The afternoon that Neil Davidow and Mort Baker went to the Married Men’s Ball, Margie Davidow and Helen and Bert Sinclair took a streetcar downtown to the center of the city. There were handles along the outside of the streetcar and a narrow running board to stand on when all the seats were occupied. The Sinclairs and Margie stood along this running board, pressed against the side of the trolley, squinting happily against the wind, drawing back whenever cars whizzed along too close beside them, Helen and Margie laughing nervously when the streetcar shot through the tunnel. There was a colored samba band on the streetcar, playing the whole time, and whenever the car stopped for a traffic light the people clinging to the outside would jump off and dance in the streets, running to jump back on again when the car started to move. Children standing on the sidewalk aimed their water pistols and
lança perfumas
at the passengers on the outside, and the passengers shook their fists at them.

On the sidewalk an elderly man dressed as a Bahiana, with rouged cheeks, flounced quickly along, swishing his ruffled skirts, his head held high, looking neither to left nor right, anticipating taunts and yells and pretending to ignore them.
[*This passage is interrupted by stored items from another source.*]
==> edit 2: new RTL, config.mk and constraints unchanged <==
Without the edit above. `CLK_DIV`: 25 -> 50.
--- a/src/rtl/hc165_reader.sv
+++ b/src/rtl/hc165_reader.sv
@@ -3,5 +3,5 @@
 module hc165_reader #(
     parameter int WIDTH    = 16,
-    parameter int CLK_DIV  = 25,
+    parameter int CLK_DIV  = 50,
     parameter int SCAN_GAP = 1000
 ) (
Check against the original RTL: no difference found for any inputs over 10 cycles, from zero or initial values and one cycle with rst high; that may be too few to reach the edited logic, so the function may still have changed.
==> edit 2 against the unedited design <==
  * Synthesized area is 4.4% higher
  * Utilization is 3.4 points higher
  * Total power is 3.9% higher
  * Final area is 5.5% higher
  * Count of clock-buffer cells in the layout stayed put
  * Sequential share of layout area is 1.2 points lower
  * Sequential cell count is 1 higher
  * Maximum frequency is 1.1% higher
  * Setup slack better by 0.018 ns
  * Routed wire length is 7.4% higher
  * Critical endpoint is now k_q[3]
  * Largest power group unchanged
**src/rtl/mod_counter_if.sv**
```systemverilog
// mod_counter_if: control and status bundle for one modulo counter stage.
//   en        count enable (master -> counter)
//   up_dn     direction, 1 = up, 0 = down (master -> counter)
//   clr       synchronous clear to 0 (master -> counter)
//   load      synchronous load of load_val (master -> counter)
//   load_val  value captured on load (master -> counter)
//   num_out   registered current count (counter -> master)
//   ci        registered one-cycle wrap pulse (counter -> master)
//   tc        combinational terminal-count flag for cascading (counter -> master)
interface mod_counter_if #(
  parameter int WIDTH = 4
);
  logic             en;
  logic             up_dn;
  logic             clr;
  logic             load;
  logic [WIDTH-1:0] load_val;
  logic [WIDTH-1:0] num_out;
  logic             ci;
  logic             tc;

  modport master (
    output en, up_dn, clr, load, load_val,
    input  num_out, ci, tc
  );

  modport slave (
    input  en, up_dn, clr, load, load_val,
    output num_out, ci, tc
  );
endinterface

```
**src/rtl/mod_counter.sv**
```systemverilog
// mod_counter: up/down modulo-MODULUS counter with synchronous clear and
// saturating load, a registered wrap pulse and a combinational terminal-count
// flag so several stages can be cascaded without ripple latency.
//   clk        rising-edge clock
//   sys_rst_n  asynchronous active-low reset (count and wrap pulse to 0)
//   bus        mod_counter_if slave modport:
//                en/up_dn/clr/load/load_val in, num_out/ci/tc out
// Per-edge priority is clr > load > en. Legal MODULUS is 2..2**WIDTH.
module mod_counter #(
  parameter int WIDTH   = 4,
  parameter int MODULUS = 10
) (
  input  logic          clk,
  input  logic          sys_rst_n,
  mod_counter_if.slave  bus
);

  // Parameter sanity is enforced at elaboration so an illegal modulus can
  // never produce an out-of-range count.
  if (MODULUS < 2 || MODULUS > (1 << WIDTH)) begin : g_bad_modulus
    $error("mod_counter: MODULUS must lie in 2..2**WIDTH");
  end

  localparam logic [WIDTH-1:0] MaxVal = WIDTH'(MODULUS - 1);

  logic [WIDTH-1:0] count_q, count_d;
  logic             ci_q, ci_d;

  // Next-state selection. The wrap pulse defaults low so it only survives
  // one cycle; a wrap is always judged against up_dn at this very edge.
  // Loads above the top value saturate, so no reachable count exceeds MaxVal.
  always_comb begin
    count_d = count_q;
    ci_d    = 1'b0;
    if (bus.clr) begin
      count_d = '0;
    end else if (bus.load) begin
      count_d = (bus.load_val > MaxVal) ? MaxVal : bus.load_val;
    end else if (bus.en) begin
      if (bus.up_dn) begin
        if (count_q == MaxVal) begin
          count_d = '0;
          ci_d    = 1'b1;
        end else begin
          count_d = count_q + WIDTH'(1);
        end
      end else begin
        if (count_q == '0) begin
          count_d = MaxVal;
          ci_d    = 1'b1;
        end else begin
          count_d = count_q - WIDTH'(1);
        end
      end
    end
  end

  // State registers; reset acts immediately, independent of the clock.
  always_ff @(posedge clk or negedge sys_rst_n) begin
    if (!sys_rst_n) begin
      count_q <= '0;
      ci_q    <= 1'b0;
    end else begin
      count_q <= count_d;
      ci_q    <= ci_d;
    end
  end

  assign bus.num_out = count_q;
  assign bus.ci      = ci_q;

  // Terminal count looks only at direction and the current count, so a
  // higher stage enabled by (en & tc) steps on the same edge as this one.
  assign bus.tc = bus.up_dn ? (count_q == MaxVal) : (count_q == '0);

endmodule

```
**src/flat_wrapper.sv**
```systemverilog
// flat-port wrapper written by rule: the top's interface ports become plain ports
module mod_counter_flat 
#(
  parameter int WIDTH   = 4,
  parameter int MODULUS = 10
)
  (clk, sys_rst_n, bus_en, bus_up_dn, bus_clr, bus_load, bus_load_val, bus_num_out, bus_ci, bus_tc);
  mod_counter_if #(.WIDTH(WIDTH)) bus_i ();
  input  logic clk;
  input  logic sys_rst_n;
  input wire logic [$bits(bus_i.en)-1:0] bus_en;
  input wire logic [$bits(bus_i.up_dn)-1:0] bus_up_dn;
  input wire logic [$bits(bus_i.clr)-1:0] bus_clr;
  input wire logic [$bits(bus_i.load)-1:0] bus_load;
  input wire logic [$bits(bus_i.load_val)-1:0] bus_load_val;
  output wire logic [$bits(bus_i.num_out)-1:0] bus_num_out;
  output wire logic [$bits(bus_i.ci)-1:0] bus_ci;
  output wire logic [$bits(bus_i.tc)-1:0] bus_tc;
  assign bus_i.en = bus_en;
  assign bus_i.up_dn = bus_up_dn;
  assign bus_i.clr = bus_clr;
  assign bus_i.load = bus_load;
  assign bus_i.load_val = bus_load_val;
  assign bus_num_out = bus_i.num_out;
  assign bus_ci = bus_i.ci;
  assign bus_tc = bus_i.tc;
  mod_counter #(.WIDTH(WIDTH), .MODULUS(MODULUS)) u_core (.clk(clk), .sys_rst_n(sys_rst_n), .bus(bus_i));
endmodule
```
**config.mk**
```make
export PLATFORM = sky130hd
export DESIGN_NAME = mod_counter_flat
export DESIGN_NICKNAME = d
export VERILOG_FILES = /design/src/rtl/mod_counter_if.sv /design/src/rtl/mod_counter.sv /design/src/flat_wrapper.sv
export SDC_FILE = /design/constraint.sdc
export NUM_CORES = 1
export LEC_CHECK = 0
export ABC_CLOCK_PERIOD_IN_PS = 1900
export CORE_AREA = 2 2 39 41
export DETAILED_ROUTE_END_ITERATION = 10
export DIE_AREA = 0 0 41 43
export DONT_BUFFER_PORTS = 1
export SKIP_LAST_GASP = 1
export SLEW_MARGIN = 10
export SYNTH_ARGS = -nofsm -noshare
export SYNTH_HDL_FRONTEND = slang
export SYNTH_SLANG_ARGS = --single-unit
export TNS_END_PERCENT = 100
```
**constraint.sdc**
```tcl
create_clock -name clk -period 1.9 [get_ports clk]
set_input_delay 0.285 -clock clk [delete_from_list [all_inputs] [get_ports clk]]
set_output_delay 0.285 -clock clk [all_outputs]
set_load 0.05 [all_outputs]
```
==> impl_metrics.json <==
{
  "fin_skew_ns": 0.00194,
  "syn_area_per_cell_um2": 7.98,
  "path_class": "register to primary output",
  "grt_pass1_wl_mm": 1.98,
  "place_congestion": 0.762,
  "cpPeakStageDelay_ns": 0.43,
  "min_path_cells": 1,
  "synth_nets": 78,
  "synth-async-reset-ratio": 1.00,
  "crit_slowest_cell": "dfrtp_2",
  "finalNetCount": 92,
  "ios": 16,
  "post-route-period-util": 0.966,
  "via_count": 525,
  "synth-seq-area-share": 0.245,
  "worst_slew_pin_slew_ns": 0.441,
  "r2r-end": "u_core.bus.num_out[2]$_DFFE_PN0P_",
  "placed_cells_incl_taps": 83,
  "vdd_drop_max_v": 0.000379,
  "setup_viol": 0,
  "worstRegToRegCells": 5,
  "cts-htree-levels": 1,
  "antenna_found_initial": 0,
  "rows": 14,
  "synth_top_area_share": 0.245,
  "worstSetupStartpointType": "register",
  "synth_cells": 64,
  "wirelength_mm": 1.29,
  "crit_top_cell": "inv_2",
  "die_area_mm2": 0.00176,
  "overflow": 0,
  "instances_no_fill": 93,
  "n_antenna_cell": 0,
  "cp_max_fo": 5,
  "arrival_ns": 1.55,
  "rsz0062_at_grt": "false",
  "cts-root-buf": "clkbuf_4",
  "drt-vias-per-instance": 5.65,
  "clkLatencyLatePin_ns": 0.23,
  "drc_errors": 0,
  "areaGrowthSynthToFinish_pct": 30.6,
  "regToRegStartpoint": "u_core.bus.num_out[0]$_DFFE_PN0P_",
  "grtUsageTotal": 0.163,
  "synth_top_area_cell": "dfrtp_1",
  "coreArea_mm2": 0.00138,
  "grt_max_degree": 16,
  "cts.sinks": 5,
  "die_w_um": 41,
  "cp-end-kind": "primary output",
  "crit_required_ns": 1.62,
  "yosysMostFrequentCell": "nor2_1",
  "grt_pass1_vias": 461,
  "slew_violations": 0,
  "ys_top_cells_by_area": "dfrtp_1 (25%), ha_1 (9.8%), nor2_1 (5.9%)",
  "setup-tns-final_ns": 0,
  "fin_crit_ns": 1.83,
  "max_clock_freq_mhz": 545,
  "numCtsBuffers": 3,
  "status": "finished clean",
  "synthFlopType": "dfrtp_1",
  "dp_hpwl_um": 995,
  "hold_start": "bus_clr",
  "max_cap_viol_count": 0,
  "synthTopCellsByCount": "nor2_1 (8), inv_1 (7), dfrtp_1 (5)",
  "hp-class": "input pin to register",
  "syn_area_um2": 510,
  "drive_gt1_frac": 0.325,
  "initial_utilization": 0.369,
  "hold_viol": 0,
  "firstDrtPassIters": 4,
  "yosysWarnings": 0,
  "synth_edf_count": 0,
  "synth_cell_types": 32,
  "clk_pin_slew_ns": 0.04,
  "power_w": 0.000412,
  "detail_route.wl_per_cell_um": 13.8,
  "powerDensity_mw_per_mm2": 618,
  "min_to": "u_core.bus.num_out[0]$_DFFE_PN0P_",
  "p_leak_nw": 0.272,
  "r2r_slack_ns": 0.18,
  "max_slew_margin": 0.706,
  "antenna_left": 0,
  "worstPathCellList": "inv_2, ha_4, inv_2, o31a_1, nor2_4, buf_12",
  "cts_tree": "yes",
  "fin_util": 0.482,
  "drt_iter0_markers": 4,
  "portBuffers": 0,
  "ys_ff_latch": 5,
  "die_h_um": 43,
  "clock_path_buffers": 2
}
[cell families after synthesis]
group                    share of synthesized area
AND/OR/NAND/NOR                              0.245
adder cells (fa/ha/maj)                     0.0980
buffers and inverters                        0.105
AO/OA/AOI/OAI                                0.262
multiplexers                                0.0441
flip-flops                                   0.245
[report_power, final]
group          internal [W]  leakage [nW]  switching [W]
Sequential         0.000114        0.0636      0.0000135
Clock             0.0000791        0.0150      0.0000387
Combinational     0.0000753         0.194      0.0000910
Total              0.000269         0.272       0.000143
[placed cells by master, fill, tap and decap left out, types with 2 or more instances in the layout]
cell type / count
a311oi_1: 3
buf_4: 11
clkbuf_4: 3
dfrtp_1: 3
dfrtp_2: 2
ha_1: 2
inv_1: 4
inv_2: 3
nand2_1: 4
nor2_1: 7
nor3_1: 3
nor3b_1: 2
o21ai_0: 4
o21ai_1: 2
[per-layer routing]
layer	wire [um]	up-vias	global-route usage
li1	-	262	-
met1	620	244	0.250
met2	607	17	0.228
met3	51	2	0.0157
met4	8	0	0.0600
met5	0	-	0
[state kept, by name, indices dropped and copies added, names as in the netlist]
signal,count
u_core.bus.ci,1
u_core.bus.num_out,4
[per-stage QoR]
step	instance area [um^2]	hold slack, ns	worst slack (ns)
finish	667	0.112	0.0652
global placement	578	-0.0105	0.216
detailed placement	578	-0.0105	0.171
floorplan	520	-0.0106	0.0532
global route	667	0.109	0.0120
CTS	632	0.111	0.0467
[how the worst max path moves through the flow]
stage                                      startpoint      to  slack, ns  cells past startpoint
floorplan           u_core.bus.num_out[0]$_DFFE_PN0P_  bus_tc       0.05                      5
global placement    u_core.bus.num_out[0]$_DFFE_PN0P_  bus_tc       0.22                      6
detailed placement  u_core.bus.num_out[0]$_DFFE_PN0P_  bus_tc       0.17                      6
CTS                 u_core.bus.num_out[0]$_DFFE_PN0P_  bus_tc       0.05                      6
global route        u_core.bus.num_out[0]$_DFFE_PN0P_  bus_tc       0.01                      6
finish              u_core.bus.num_out[0]$_DFFE_PN0P_  bus_tc       0.07                      6
[cell type report]
type / instances / area (um^2)
Multi-Input combinational cell: 48 / 354
Fill cell: 151 / 717
Clock buffer: 4 / 26.3
Sequential cell: 5 / 128
Tap cell: 16 / 20.0
Inverter: 7 / 26.3
Timing Repair Buffer: 13 / 113
[critical path: cells and delay by family (launching register included)]
| family | cells | cell delay (ns) |
|---|---|---|
| buffers and inverters | 3 | 0.27 |
| adder cells (fa/ha/maj) | 1 | 0.14 |
| AND/OR/NAND/NOR | 1 | 0.15 |
| AO/OA/AOI/OAI | 1 | 0.32 |
| flip-flops | 1 | 0.43 |
[repair_timing]
item                                   4_1_cts  5_1_grt
hold buffers                                 1        0
buffers inserted                             2        3
endpoints found under the hold margin        5        0
setup endpoints to repair                    1        1
gates resized for setup                      1        5
pin swaps                                    1        2
Power figures use the tool's default switching activity.
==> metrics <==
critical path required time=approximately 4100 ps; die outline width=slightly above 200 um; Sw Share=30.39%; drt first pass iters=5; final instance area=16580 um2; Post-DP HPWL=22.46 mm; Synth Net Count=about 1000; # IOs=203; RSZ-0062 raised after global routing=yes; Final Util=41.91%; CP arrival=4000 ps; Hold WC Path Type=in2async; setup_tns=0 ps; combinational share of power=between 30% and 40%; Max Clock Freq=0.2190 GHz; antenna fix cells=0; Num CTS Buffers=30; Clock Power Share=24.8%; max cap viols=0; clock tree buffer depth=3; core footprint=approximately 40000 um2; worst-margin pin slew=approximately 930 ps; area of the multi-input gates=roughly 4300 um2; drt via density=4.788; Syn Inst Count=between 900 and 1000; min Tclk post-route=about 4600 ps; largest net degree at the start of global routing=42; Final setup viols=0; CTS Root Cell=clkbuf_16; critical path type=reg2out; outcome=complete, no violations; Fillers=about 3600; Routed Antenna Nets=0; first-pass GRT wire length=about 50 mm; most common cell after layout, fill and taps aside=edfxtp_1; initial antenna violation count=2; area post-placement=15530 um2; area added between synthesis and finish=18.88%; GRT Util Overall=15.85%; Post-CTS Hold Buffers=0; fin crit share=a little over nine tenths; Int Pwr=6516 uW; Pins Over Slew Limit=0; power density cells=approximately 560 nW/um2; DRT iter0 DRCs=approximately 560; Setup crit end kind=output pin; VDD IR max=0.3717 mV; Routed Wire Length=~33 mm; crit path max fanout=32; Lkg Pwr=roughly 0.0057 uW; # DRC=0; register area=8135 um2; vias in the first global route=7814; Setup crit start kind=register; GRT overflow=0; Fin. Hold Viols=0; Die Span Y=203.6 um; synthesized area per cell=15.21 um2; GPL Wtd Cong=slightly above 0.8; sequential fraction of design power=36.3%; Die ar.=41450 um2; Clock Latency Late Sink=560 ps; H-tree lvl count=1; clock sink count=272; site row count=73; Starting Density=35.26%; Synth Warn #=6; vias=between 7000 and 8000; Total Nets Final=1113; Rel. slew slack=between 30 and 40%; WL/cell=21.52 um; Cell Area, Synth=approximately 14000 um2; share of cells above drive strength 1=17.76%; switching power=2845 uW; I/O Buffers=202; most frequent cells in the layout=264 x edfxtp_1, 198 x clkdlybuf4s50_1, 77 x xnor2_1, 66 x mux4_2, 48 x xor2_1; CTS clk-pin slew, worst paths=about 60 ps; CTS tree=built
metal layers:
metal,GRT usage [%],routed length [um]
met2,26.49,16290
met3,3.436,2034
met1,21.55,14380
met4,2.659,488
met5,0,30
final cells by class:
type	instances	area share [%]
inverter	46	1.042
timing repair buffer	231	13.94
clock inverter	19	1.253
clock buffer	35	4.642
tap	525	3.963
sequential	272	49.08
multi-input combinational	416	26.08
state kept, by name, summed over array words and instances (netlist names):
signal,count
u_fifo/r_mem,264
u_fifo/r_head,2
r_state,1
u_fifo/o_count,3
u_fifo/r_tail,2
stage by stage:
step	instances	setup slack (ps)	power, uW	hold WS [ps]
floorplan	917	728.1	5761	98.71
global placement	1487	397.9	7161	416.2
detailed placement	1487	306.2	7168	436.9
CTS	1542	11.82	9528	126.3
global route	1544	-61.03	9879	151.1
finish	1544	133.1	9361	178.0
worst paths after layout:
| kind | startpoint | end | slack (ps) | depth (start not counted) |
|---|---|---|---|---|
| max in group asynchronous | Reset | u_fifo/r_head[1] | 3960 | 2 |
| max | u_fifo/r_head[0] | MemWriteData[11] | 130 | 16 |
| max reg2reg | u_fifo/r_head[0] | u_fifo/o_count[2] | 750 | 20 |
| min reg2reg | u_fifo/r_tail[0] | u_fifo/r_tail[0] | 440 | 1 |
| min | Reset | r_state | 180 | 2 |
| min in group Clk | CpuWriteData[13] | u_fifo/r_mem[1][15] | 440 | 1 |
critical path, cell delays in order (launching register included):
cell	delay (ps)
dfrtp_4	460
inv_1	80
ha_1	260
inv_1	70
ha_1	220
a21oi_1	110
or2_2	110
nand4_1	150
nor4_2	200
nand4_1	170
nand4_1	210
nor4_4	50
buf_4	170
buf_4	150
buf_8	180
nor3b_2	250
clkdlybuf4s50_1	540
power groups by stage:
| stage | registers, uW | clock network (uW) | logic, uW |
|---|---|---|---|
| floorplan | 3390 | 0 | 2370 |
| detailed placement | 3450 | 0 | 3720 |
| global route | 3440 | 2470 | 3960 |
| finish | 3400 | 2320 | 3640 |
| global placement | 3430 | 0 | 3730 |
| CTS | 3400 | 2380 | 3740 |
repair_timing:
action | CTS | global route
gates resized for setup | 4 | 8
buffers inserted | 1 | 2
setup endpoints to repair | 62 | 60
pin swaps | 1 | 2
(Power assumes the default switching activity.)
The ice-cream vendors were out in full force, and there were stands set up along the street where men sold hot foods. In some streets there was no traffic at all, only people strolling or dancing or gaping at the others. Some of the people had been out in the street for three days without stopping to sleep.

Some people slept, sometimes. They went to bed at half past eight in the morning when the sun was bright and other people were soaking out hangovers on the beach. They slept fitfully in hot, darkened rooms, the air faintly perfumed from their damp, ether-soaked costumes that had been dropped on the floor or flung across chairs. They awoke to twilight, or to nighttime dark, breakfasting at dinner time, feeling like inhabitants of a nightmare world, putting on their soiled costumes again—or perhaps new, more imaginative costumes—and setting out for another ball.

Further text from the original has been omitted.